— TASK TO CARRY OUT —
Will you return, word for word, only the lines from the top of the data below down to and including the one with "2_1_floorplan | 361 | 2700"?

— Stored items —
☆ ☆ ☆
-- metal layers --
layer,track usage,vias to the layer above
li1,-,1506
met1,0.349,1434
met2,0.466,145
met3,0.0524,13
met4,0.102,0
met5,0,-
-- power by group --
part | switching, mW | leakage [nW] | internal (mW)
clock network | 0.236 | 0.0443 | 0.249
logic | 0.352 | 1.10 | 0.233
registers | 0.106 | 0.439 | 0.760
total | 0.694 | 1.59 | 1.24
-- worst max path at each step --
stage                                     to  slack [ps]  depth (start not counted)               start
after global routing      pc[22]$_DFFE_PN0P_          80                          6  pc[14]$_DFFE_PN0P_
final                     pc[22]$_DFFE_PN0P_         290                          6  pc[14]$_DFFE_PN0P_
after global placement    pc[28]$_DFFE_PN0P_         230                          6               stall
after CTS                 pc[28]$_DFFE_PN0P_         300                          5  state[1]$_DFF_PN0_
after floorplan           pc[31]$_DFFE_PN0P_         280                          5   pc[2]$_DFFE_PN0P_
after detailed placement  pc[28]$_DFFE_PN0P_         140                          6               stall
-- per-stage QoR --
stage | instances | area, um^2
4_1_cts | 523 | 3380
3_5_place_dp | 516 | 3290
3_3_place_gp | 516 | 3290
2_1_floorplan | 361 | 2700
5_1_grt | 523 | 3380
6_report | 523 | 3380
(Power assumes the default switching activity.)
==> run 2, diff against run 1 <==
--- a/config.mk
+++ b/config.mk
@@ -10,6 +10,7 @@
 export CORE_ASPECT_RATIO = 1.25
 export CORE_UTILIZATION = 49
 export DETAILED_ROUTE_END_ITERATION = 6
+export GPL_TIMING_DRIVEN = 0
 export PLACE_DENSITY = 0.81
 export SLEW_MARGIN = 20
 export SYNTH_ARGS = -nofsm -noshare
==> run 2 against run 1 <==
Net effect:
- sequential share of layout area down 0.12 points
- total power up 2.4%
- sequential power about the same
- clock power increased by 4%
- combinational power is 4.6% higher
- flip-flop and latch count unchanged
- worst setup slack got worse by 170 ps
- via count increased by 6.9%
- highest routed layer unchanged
[config.mk]
export PLATFORM = sky130hd
export DESIGN_NAME = sha256_1024in_core
export DESIGN_NICKNAME = d
export VERILOG_FILES = /design/src/rtl/sha256_1024in_core.sv
export SDC_FILE = /design/constraint.sdc
export NUM_CORES = 2
export LEC_CHECK = 0
export CELL_PAD_IN_SITES_DETAIL_PLACEMENT = 1
export CELL_PAD_IN_SITES_GLOBAL_PLACEMENT = 1
export CORE_MARGIN = 1.5
export CORE_UTILIZATION = 35
export CTS_BUF_LIST = sky130_fd_sc_hd__clkbuf_4 sky130_fd_sc_hd__clkbuf_8
export DETAILED_ROUTE_END_ITERATION = 16
export GPL_TIMING_DRIVEN = 1
export PLACE_DENSITY_LB_ADDON = 0.1
export SLEW_MARGIN = 20
export SYNTH_ARGS = -nofsm -noshare
export SYNTH_HDL_FRONTEND = slang
export SYNTH_SLANG_ARGS = --single-unit
[constraint.sdc]
create_clock -name clk_i -period 19.9 [get_ports clk_i]
set_clock_uncertainty 0.15 [all_clocks]
set_input_delay 2.985 -clock clk_i [delete_from_list [all_inputs] [get_ports clk_i]]
set_output_delay 2.985 -clock clk_i [all_outputs]
set_load 0.02 [all_outputs]
<file path="config.mk">
export PLATFORM = sky130hd
export DESIGN_NAME = multi_tone_sweeper
export DESIGN_NICKNAME = d
export VERILOG_FILES = /design/src/rtl/multi_tone_sweeper.sv
export SDC_FILE = /design/constraint.sdc
export NUM_CORES = 1
export LEC_CHECK = 0
export ABC_AREA = 1
export BUFFER_PORTS_ARGS = -buffer_cell sky130_fd_sc_hd__buf_2
export CORE_MARGIN = 4
export CORE_UTILIZATION = 53
export CTS_CLUSTER_DIAMETER = 120
export DETAILED_ROUTE_END_ITERATION = 12
export PLACE_DENSITY_LB_ADDON = 0.2
export SLEW_MARGIN = 15
export SYNTH_ARGS = -nofsm -noshare
export SYNTH_HDL_FRONTEND = slang
export SYNTH_SLANG_ARGS = --single-unit
</file>
<file path="constraint.sdc">
create_clock -name clock -period 6.6 [get_ports clock]
set_input_delay 1.65 -clock clock [delete_from_list [all_inputs] [get_ports clock]]
set_output_delay 1.65 -clock clock [all_outputs]
set_load 0.01 [all_outputs]
</file>
<file path="src/rtl/multi_tone_sweeper.sv">
// multi_tone_sweeper: multi-channel square-wave tone generator with a
// runtime-programmable half-period per channel and an optional periodic
// linear sweep (up-wrap or bounce) between a start and a limit bound.
// Optional build macro MULTI_TONE_SWEEPER_STATUS_EN adds the sweep_evt
// output, which pulses for one cycle after a sweep step on which a channel
// wrapped or reversed direction.
module multi_tone_sweeper #(
    parameter int unsigned CHANNELS  = 4,
    parameter int unsigned CNT_W     = 16,
    parameter int unsigned SWEEP_DIV = 512
) (
    input  logic                                           clock,
    input  logic                                           reset_n,
    input  logic                                           cfg_valid,
    output logic                                           cfg_ready,
    input  logic [((CHANNELS > 1) ? $clog2(CHANNELS) : 1)-1:0] cfg_chan,
    input  logic [1:0]                                     cfg_mode,
    input  logic [CNT_W-1:0]                               cfg_start,
    input  logic [CNT_W-1:0]                               cfg_limit,
    output logic [CHANNELS-1:0]                            tone_out,
    output logic [$clog2(CHANNELS+1)-1:0]                  mix_out
`ifdef MULTI_TONE_SWEEPER_STATUS_EN
    ,
    output logic [CHANNELS-1:0]                            sweep_evt
`endif
);

    localparam int unsigned CHAN_W = (CHANNELS > 1) ? $clog2(CHANNELS) : 1;
    localparam int unsigned MIX_W  = $clog2(CHANNELS + 1);
    localparam int unsigned PRE_W  = $clog2(SWEEP_DIV);

    localparam logic [PRE_W-1:0] PRE_LAST = PRE_W'(SWEEP_DIV - 1);
    localparam logic [CNT_W-1:0] ONE      = CNT_W'(1);
    localparam logic [CNT_W-1:0] TWO      = CNT_W'(2);

    localparam logic [1:0] MODE_OFF    = 2'b00;
    localparam logic [1:0] MODE_WRAP   = 2'b10;
    localparam logic [1:0] MODE_BOUNCE = 2'b11;

    localparam logic DIR_UP   = 1'b0;
    localparam logic DIR_DOWN = 1'b1;

    // Sweep prescaler and config handshake
    logic [PRE_W-1:0] pre_q;
    logic [PRE_W-1:0] pre_d;
    logic             sweep_tick;
    logic             ready_d;
    logic             cfg_fire;

    // Per-channel state
    logic [1:0]       mode_q  [CHANNELS];
    logic [1:0]       mode_d  [CHANNELS];
    logic [CNT_W-1:0] hp_q    [CHANNELS];
    logic [CNT_W-1:0] hp_d    [CHANNELS];
    logic [CNT_W-1:0] start_q [CHANNELS];
    logic [CNT_W-1:0] start_d [CHANNELS];
    logic [CNT_W-1:0] limit_q [CHANNELS];
    logic [CNT_W-1:0] limit_d [CHANNELS];
    logic [CNT_W-1:0] cnt_q   [CHANNELS];
    logic [CNT_W-1:0] cnt_d   [CHANNELS];
    logic [CHANNELS-1:0] dir_q;
    logic [CHANNELS-1:0] dir_d;
    logic [CHANNELS-1:0] tone_d;
    logic [MIX_W-1:0]    mix_d;

    // The ready register predicts the tick one cycle ahead, so cfg_ready is
    // low exactly during the sweep_tick cycle and never overlaps a sweep step.
    assign sweep_tick = (pre_q == PRE_LAST);
    assign pre_d      = sweep_tick ? '0 : pre_q + PRE_W'(1);
    assign ready_d    = (pre_d != PRE_LAST);
    assign cfg_fire   = cfg_valid && cfg_ready;

    // Population count of the current tone vector, registered below
    always_comb begin
        mix_d = '0;
        for (int c = 0; c < CHANNELS; c++) begin
            mix_d = mix_d + MIX_W'(tone_out[c]);
        end
    end

    // Per-channel next state: tone counter, sweep step, then config override
    always_comb begin
        for (int c = 0; c < CHANNELS; c++) begin
            mode_d[c]  = mode_q[c];
            hp_d[c]    = hp_q[c];
            start_d[c] = start_q[c];
            limit_d[c] = limit_q[c];
            cnt_d[c]   = cnt_q[c];
            dir_d[c]   = dir_q[c];
            tone_d[c]  = tone_out[c];

            // >= compare lets a shrinking half-period take effect at once
            if ((mode_q[c] != MODE_OFF) && (hp_q[c] >= TWO)) begin
                if (cnt_q[c] >= (hp_q[c] - ONE)) begin
                    cnt_d[c]  = '0;
                    tone_d[c] = ~tone_out[c];
                end else begin
                    cnt_d[c] = cnt_q[c] + ONE;
                end
            end else begin
                cnt_d[c]  = '0;
                tone_d[c] = 1'b0;
            end

            if (sweep_tick && mode_q[c][1]) begin
                if (limit_q[c] <= start_q[c]) begin
                    hp_d[c] = start_q[c];
                end else if (mode_q[c] == MODE_WRAP) begin
                    hp_d[c] = (hp_q[c] >= limit_q[c]) ? start_q[c] : hp_q[c] + ONE;
                end else if (dir_q[c] == DIR_UP) begin
                    if (hp_q[c] >= limit_q[c]) begin
                        dir_d[c] = DIR_DOWN;
                        if (hp_q[c] != start_q[c]) begin
                            hp_d[c] = hp_q[c] - ONE;
                        end
                    end else begin
                        hp_d[c] = hp_q[c] + ONE;
                    end
                end else begin
                    if (hp_q[c] <= start_q[c]) begin
                        dir_d[c] = DIR_UP;
                        if (hp_q[c] != limit_q[c]) begin
                            hp_d[c] = hp_q[c] + ONE;
                        end
                    end else begin
                        hp_d[c] = hp_q[c] - ONE;
                    end
                end
            end

            // Out-of-range channel numbers match nothing and are dropped
            if (cfg_fire && (cfg_chan == CHAN_W'(c))) begin
                mode_d[c]  = cfg_mode;
                start_d[c] = cfg_start;
                limit_d[c] = cfg_limit;
                hp_d[c]    = cfg_start;
                cnt_d[c]   = '0;
                tone_d[c]  = 1'b0;
                dir_d[c]   = DIR_UP;
            end
        end
    end

    // State registers
    always_ff @(posedge clock or negedge reset_n) begin
        if (!reset_n) begin
            pre_q     <= '0;
            cfg_ready <= 1'b0;
            tone_out  <= '0;
            mix_out   <= '0;
            dir_q     <= {CHANNELS{DIR_UP}};
            for (int c = 0; c < CHANNELS; c++) begin
                mode_q[c]  <= MODE_OFF;
                hp_q[c]    <= '0;
                start_q[c] <= '0;
                limit_q[c] <= '0;
                cnt_q[c]   <= '0;
            end
        end else begin
            pre_q     <= pre_d;
            cfg_ready <= ready_d;
            tone_out  <= tone_d;
            mix_out   <= mix_d;
            dir_q     <= dir_d;
            for (int c = 0; c < CHANNELS; c++) begin
                mode_q[c]  <= mode_d[c];
                hp_q[c]    <= hp_d[c];
                start_q[c] <= start_d[c];
                limit_q[c] <= limit_d[c];
                cnt_q[c]   <= cnt_d[c];
            end
        end
    end

`ifdef MULTI_TONE_SWEEPER_STATUS_EN
    logic [CHANNELS-1:0] evt_d;

    // A sweep step counts as an event when it wraps (up-wrap) or reverses (bounce)
    always_comb begin
        for (int c = 0; c < CHANNELS; c++) begin
            evt_d[c] = 1'b0;
            if (sweep_tick && (limit_q[c] > start_q[c])) begin
                if (mode_q[c] == MODE_WRAP) begin
                    evt_d[c] = (hp_q[c] >= limit_q[c]);
                end else if (mode_q[c] == MODE_BOUNCE) begin
                    evt_d[c] = (dir_q[c] == DIR_UP) ? (hp_q[c] >= limit_q[c])
                                                    : (hp_q[c] <= start_q[c]);
                end
            end
        end
    end

    // One-cycle event pulse, visible the cycle after the sweep tick
    always_ff @(posedge clock or negedge reset_n) begin
        if (!reset_n) begin
            sweep_evt <= '0;
        end else begin
            sweep_evt <= evt_d;
        end
    end
`endif

endmodule

</file>
==> flow_summary_export.csv, run 1 <==
group,metric,value,unit
logic_synthesis,postSynthCellCount,3217,
cts,cts.clk_slew.worst_paths,0.06,ns
global_route,groute.usage.overall,0.285,
floorplanning,die_x,216,um
worst_hold_path,min_path_type,"flop to flop",
timing,hold_viol_final,0,
logic_synthesis,synthMuxAreaShare,0,
power,peakVddDrop,0.240,mV
setup_path,critPathMaxFanout,18,
logic_synthesis,synth_warnings,0,
timing,fin_skew,0.0249,ns
timing,fmax,0.270,GHz
logic_synthesis,synthArstFlopShare,1.00,
route,firstDrtPassIters,5,
cts,ctsHoldBuffers,0,
global_route,overflow,0,
finish,fin_nets,3552,
logic_synthesis,yosys.area_share.simple,0.282,
placed_design,port_buffers,46,
timing,slew_headroom,0.269,
logic_synthesis,yosys-top-cells-area,"dfrtp_1, ha_1, nand2_1",
route,drc,0,
logic_synthesis,yosys.area.top_type,"dfrtp_1",
logic_synthesis,yosysSeqAreaShare,0.311,
floorplanning,start_util,0.542,
global_route,grt_pass1_wl,108000,um
logic_synthesis,synth_edf_count,0,
floorplanning,rows,75,
setup_path,critPathRequiredTime,7.06,ns
logic_synthesis,avgSynthCellArea,7.13,um2
power,total_leakage_power,0.0129,uW
cts,clockBufferDepth,3,
timing,setup_tns,0,ns
route,routedWlPerCell,17.4,um
route,routed_via_density,5.55,
status,status,"finished, final reports clean",
cts,clock_latency,0.57,ns
cts,htree_levels,2,
cts,ctsResizeCount,0,
cts,post_cts_buffers,0,
flow_run,drv_cap,0,
floorplanning,fp.coreArea,42300,um2
route,postRouteAntennaNets,0,
floorplanning,fp.dieArea,46700,um2
logic_synthesis,synth-adder-area-share,0.151,
timing,worst_slew_pin_slew,1.10,ns
logic_synthesis,synth_cell_type_count,53,
floorplanning,fp.dieH,216,um
timing,setup-violations-final,0,
power,powerDensity,351,nW/um2
route,dr.first_iter.drc_count,1873,
logic_synthesis,netlist_area,22900,um2
logic_synthesis,synth_ff_type,"dfrtp_1",
finish,finish.utilization,0.587,
finish,drive_gt1_frac,0.0564,
global_route,grt_max_degree,163,
logic_synthesis,syn-num-nets,3533,
setup_path,worst_setup_path_end_kind,"flop",
cts,clock_sinks,285,
route,wl,66800,um
cts,cts_root_buf,"clkbuf_16",
floorplanning,pin_count,47,
setup_path,worst_setup_path_start_kind,"flop",
cts,cts_tree,"done",
finish,nFillCells,3927,
setup_path,arrival,4.17,ns
timing,slew_violations,0,
route,dr_total_vias,21300,
finish,final_cell_mix,"nand2_1, inv_1, nor2_1",
finish,area_growth,8.33,%
finish,layout_commonest_cell,"nand2_1",
placed_design,routabilityCongestion,0.946,
logic_synthesis,ys_seq_elements,285,
timing,fin_crit_sh,0.561,
timing,min_period,3.70,ns
timing,rsz0062_at_grt,"no",
logic_synthesis,synth_top_cell_area_share,0.311,
global_route,grt_pass1_vias,20800,
logic_synthesis,synth_top_family_by_area,"simple AND/OR/NAND/NOR gates",
logic_synthesis,synth_xor_area_frac,0.0443,
placed_design,dp_hpwl,51000,um
logic_synthesis,synth_compound_area_frac,0.120,
global_route,antenna_found_initial,2,
cts,cts_buffers,36,
setup_path,crit_type,"flop to flop",
==> cell type report <==
cell class	instances	area, um2	share of cell area
Inverter	451	1700	0.0683
Multi-Input combinational cell	2408	13700	0.552
Clock inverter	18	298	0.0120
Sequential cell	285	7130	0.287
Timing Repair Buffer	54	313	0.0126
Tap cell	577	722	0.0291
Clock buffer	44	961	0.0387
Antenna cell	1	2.50	0.000101
==> metrics by stage <==
| step | std cells | cell area, um2 | setup WS [ns] | hold WS, ns | power, uW |
|---|---|---|---|---|---|
| finish | 3838 | 24900 | 2.90 | 0.482 | 8720 |
| global route | 3838 | 24900 | 2.30 | 0.511 | 9490 |
| CTS | 3837 | 24800 | 2.86 | 0.482 | 8720 |
| detailed placement | 3775 | 23600 | 2.39 | 0.474 | 6530 |
| global placement | 3775 | 23600 | 2.47 | 0.468 | 6370 |
| floorplan | 3217 | 22900 | 3.66 | 0.446 | 5420 |
==> registers in the layout, indices dropped and copies added (netlist names) <==
name and flops:
mode_q 8, tone_out 4, dir_q 4, pre_q 9
limit_q 64, cfg_ready 1, cnt_q 64, hp_q 64
mix_out 3, start_q 64
==> final timing paths <==
check,from,end,slack (ns),cells after the start
max,hp_q[16],cnt_q[25],2.90,17
min,pre_q[0],pre_q[0],0.48,1
max reg2reg,hp_q[16],cnt_q[25],2.90,17
min reg2reg,pre_q[0],pre_q[0],0.48,1
max in group asynchronous,reset_n,start_q[19],4.27,2
min in group asynchronous,reset_n,cnt_q[3],1.03,1
==> layer usage <==
metal / vias up / share of wire / global-route usage
met1: 9963 / 0.42 / 0.375
met5: - / 0.00019 / 0
met2: 684 / 0.46 / 0.467
met4: 2 / 0.042 / 0.115
met3: 156 / 0.077 / 0.0511
li1: 10500 / - / -
==> where the power goes <==
part	total, uW	switching (uW)	internal, uW
logic	3950	2560	1400
registers	2620	561	2060
clock network	2150	835	1320
total	8720	3950	4770
==> cells in the mapped netlist (29+ instances only) <==
cell type    n
inv_1      440
o21ai_0    191
nand3_1    190
ha_1       276
clkbuf_1    29
nand4_1     55
nor2_1     369
dfrtp_1    285
xor2_1     102
nand2_1    750
o21bai_1    35
a21oi_1    224
nor3_1      60
==> cells by family after synthesis <==
group	Yosys count
buffers and inverters	524
adders and majority gates	277
DFF	285
AOI/OAI and AO/OA	507
and+or+nand+nor	1508
xor gates and xnor gates	116
==> critical path: stages, from the launching register on <==
cell,delay (ns)
dfrtp_1,0.46
inv_1,0.24
ha_1,0.24
inv_1,0.07
nor2_1,0.16
nand2_1,0.10
nor2_1,0.17
nand3_1,0.11
xor2_1,0.25
inv_1,0.08
ha_1,0.27
nand2_1,0.07
o21ai_0,0.08
a21oi_1,0.13
nand2_1,0.07
a21oi_1,0.19
nand3_1,0.53
nor3b_1,0.38
(Power assumes the default switching activity.)
==> inputs of run 2 (changes only) <==
==> constraint.sdc (replaced) <==
create_clock -name clock -period 3.45 [get_ports clock]
set_input_delay 0.8625 -clock clock [delete_from_list [all_inputs] [get_ports clock]]
set_output_delay 0.8625 -clock clock [all_outputs]
set_load 0.01 [all_outputs]
==> run 2 against run 1 <==
Core utilization increased by 0.69 points. Critical endpoint is now cnt_q[8]. Highest routed layer unchanged. Largest cell class unchanged. Die area unchanged. Global-route usage increased by 0.93 points. Sequential share of layout area decreased by 0.33 points.
==> flow_summary_export.csv, run 2 (synthesized netlist as in run 1, its figures left out) <==
group,metric,value,unit
flow_run,drv_cap,0,
finish,layout_commonest_cell,"nand2_1",
route,drc,0,
timing,fin_skew,0.0199,ns
finish,seqCellArea,7130,um2
setup_path,cp_slowest_cell,"dfrtp_1",
cts,cts_root_buf,"clkbuf_16",
timing,hold_viol_final,0,
setup_path,crit_end,"cnt_q[8]",
power,peakVddDrop,0.463,mV
floorplanning,pin_count,47,
setup_path,cp_slowest_stage_delay,0.47,ns
floorplanning,die_x,216,um
power,total_leakage_power,0.0131,uW
global_route,grt_pass1_wl,111000,um
route,wl,69300,um
global_route,overflow,0,
status,status,"finished, final reports clean",
timing,worst_slew_pin_slew,0.639,ns
timing,fin_ws,0.246,ns
setup_path,rr_startpoint,"hp_q[1]",
placed_design,port_buffers,46,
route,routedWlPerCell,17.9,um
finish,nFillCells,3977,
setup_path,critPathMaxFanout,8,
setup_path,startpoint,"hp_q[1]",
placed_design,place_ws,0.283,ns
setup_path,ff2ff_path_depth,17,
finish,drive_gt1_frac,0.0697,
floorplanning,fp.coreArea,42300,um2
finish,multi_input_area,13700,um2
route,dr.first_iter.drc_count,1776,
finish,area_growth,9.60,%
timing,slew_headroom,0.572,
timing,slew_violations,0,
global_route,antenna_found_initial,2,
setup_path,worst_setup_path_start_kind,"flop",
setup_path,path_cells,"nor2_1, nand2_1, nor2_1, nand2_1, inv_1, nand4_1, o21ai_0, inv_1, ha_1, a21oi_1, o21ai_0, a21oi_1, nand4_1, nor2_4, clkinvlp_4, buf_4, nor3_1",
cts,clock_latency,0.55,ns
finish,fin_nets,3592,
global_route,grt_pass1_vias,21300,
global_route,groute.usage.overall,0.294,
placed_design,dp.cells,3814,
cts,clock_sinks,285,
worst_hold_path,min_path_type,"primary input to asynchronous set/reset pin",
placed_design,dp_hpwl,53700,um
timing,fin_crit_sh,0.929,
setup_path,rr_endpoint,"cnt_q[8]",
finish,stdcell_count,3880,
cts,clockBufferDepth,3,
setup_path,crit_type,"flop to flop",
route,firstDrtPassIters,6,
power,powerDensity,665,nW/um2
cts,cts_tree,"done",
placed_design,routabilityCongestion,0.980,
route,routed_via_density,5.58,
route,postRouteAntennaNets,0,
setup_path,critPathRequiredTime,3.91,ns
finish,final_cell_mix,"nand2_1, inv_1, nor2_1",
cts,htree_levels,2,
setup_path,arrival,3.66,ns
cts,cts.clk_slew.worst_paths,0.06,ns
route,dr_total_vias,21700,
timing,fmax,0.312,GHz
timing,whs,0.239,ns
timing,setup-violations-final,0,
floorplanning,start_util,0.542,
setup_path,worst_setup_path_end_kind,"flop",
cts,ctsHoldBuffers,0,
timing,setup_tns,0,ns
floorplanning,fp.dieH,216,um
setup_path,r2r_setup_slack,0.25,ns
timing,min_period,3.20,ns
floorplanning,fp.dieArea,46700,um2
cts,cts_buffers,35,
global_route,grt_max_degree,92,
floorplanning,rows,75,
==> run 2: changes by cell type in the layout (fill, tap and decap cells not counted), sizes merged <==
| cell | previous run | this run |
|---|---|---|
| buf | 54 | 95 |
| clkinv | 7 | 12 |
| bufinv | 7 | 5 |
| inv | 451 | 449 |
| clkbuf | 44 | 43 |
| diode | 1 | 2 |
==> run 2: area by class of cell <==
cell class	count	area share
Inverter	451	0.0677
Antenna cell	2	0.000199
Tap cell	577	0.0287
Sequential cell	285	0.284
Clock buffer	43	0.0376
Multi-Input combinational cell	2408	0.547
Clock inverter	19	0.00921
Timing Repair Buffer	95	0.0262
==> run 2: worst min-delay path by stage <==
stage                    from  cells after the start  slack (ns)         to
detailed placement  cnt_q[16]                      1        0.48  cnt_q[16]
global route          reset_n                      1        0.26   cnt_q[8]
CTS                   reset_n                      1        0.24   cnt_q[8]
finish                reset_n                      1        0.24   cnt_q[1]
floorplan            pre_q[0]                      1        0.45   pre_q[0]
global placement     pre_q[0]                      1        0.47   pre_q[0]
==> run 2: where the power goes <==
part | internal [uW] | leakage (uW) | switching (uW)
sequential | 3950 | 0.00357 | 867
combinational | 2820 | 0.00892 | 5240
clock | 2330 | 0.000580 | 1520
==> run 2: critical path: cells and delay by family (launching register included) <==
kind	cells	cell delay [ns]
buffers and inverters	4	0.47
adder cells (fa/ha/maj)	1	0.29
AO/OA/AOI/OAI	4	0.65
flip-flops	1	0.47
AND/OR/NAND/NOR	8	1.23
==> run 2: layer usage <==
layer	up-vias	wire length (um)	GRT usage	part of all wire
met5	-	13	0	0.00019
met4	2	2570	0.113	0.037
met3	150	4930	0.0544	0.071
met2	695	32200	0.487	0.46
met1	10200	29600	0.385	0.43
li1	10600	-	-	-
==> run 2: per-stage QoR <==
stage | power, uW | util | cell area, um2
2_1_floorplan | 10400 | - | 22900
3_3_place_gp | 12500 | 0.565 | 23900
3_5_place_dp | 12800 | 0.565 | 23900
4_1_cts | 16700 | 0.593 | 25100
5_1_grt | 18200 | 0.594 | 25100
6_report | 16700 | 0.594 | 25100
==> run 2: timing repair <==
item / in CTS / in global routing
gates resized for setup: 0 / 6
setup buffers: 0 / 2
endpoints found under the setup margin: 0 / 19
☆ ☆ ☆
— TASK ANSWER —
-- metal layers --
layer,track usage,vias to the layer above
li1,-,1506
met1,0.349,1434
met2,0.466,145
met3,0.0524,13
met4,0.102,0
met5,0,-
-- power by group --
part | switching, mW | leakage [nW] | internal (mW)
clock network | 0.236 | 0.0443 | 0.249
logic | 0.352 | 1.10 | 0.233
registers | 0.106 | 0.439 | 0.760
total | 0.694 | 1.59 | 1.24
-- worst max path at each step --
stage                                     to  slack [ps]  depth (start not counted)               start
after global routing      pc[22]$_DFFE_PN0P_          80                          6  pc[14]$_DFFE_PN0P_
final                     pc[22]$_DFFE_PN0P_         290                          6  pc[14]$_DFFE_PN0P_
after global placement    pc[28]$_DFFE_PN0P_         230                          6               stall
after CTS                 pc[28]$_DFFE_PN0P_         300                          5  state[1]$_DFF_PN0_
after floorplan           pc[31]$_DFFE_PN0P_         280                          5   pc[2]$_DFFE_PN0P_
after detailed placement  pc[28]$_DFFE_PN0P_         140                          6               stall
-- per-stage QoR --
stage | instances | area, um^2
4_1_cts | 523 | 3380
3_5_place_dp | 516 | 3290
3_3_place_gp | 516 | 3290
2_1_floorplan | 361 | 2700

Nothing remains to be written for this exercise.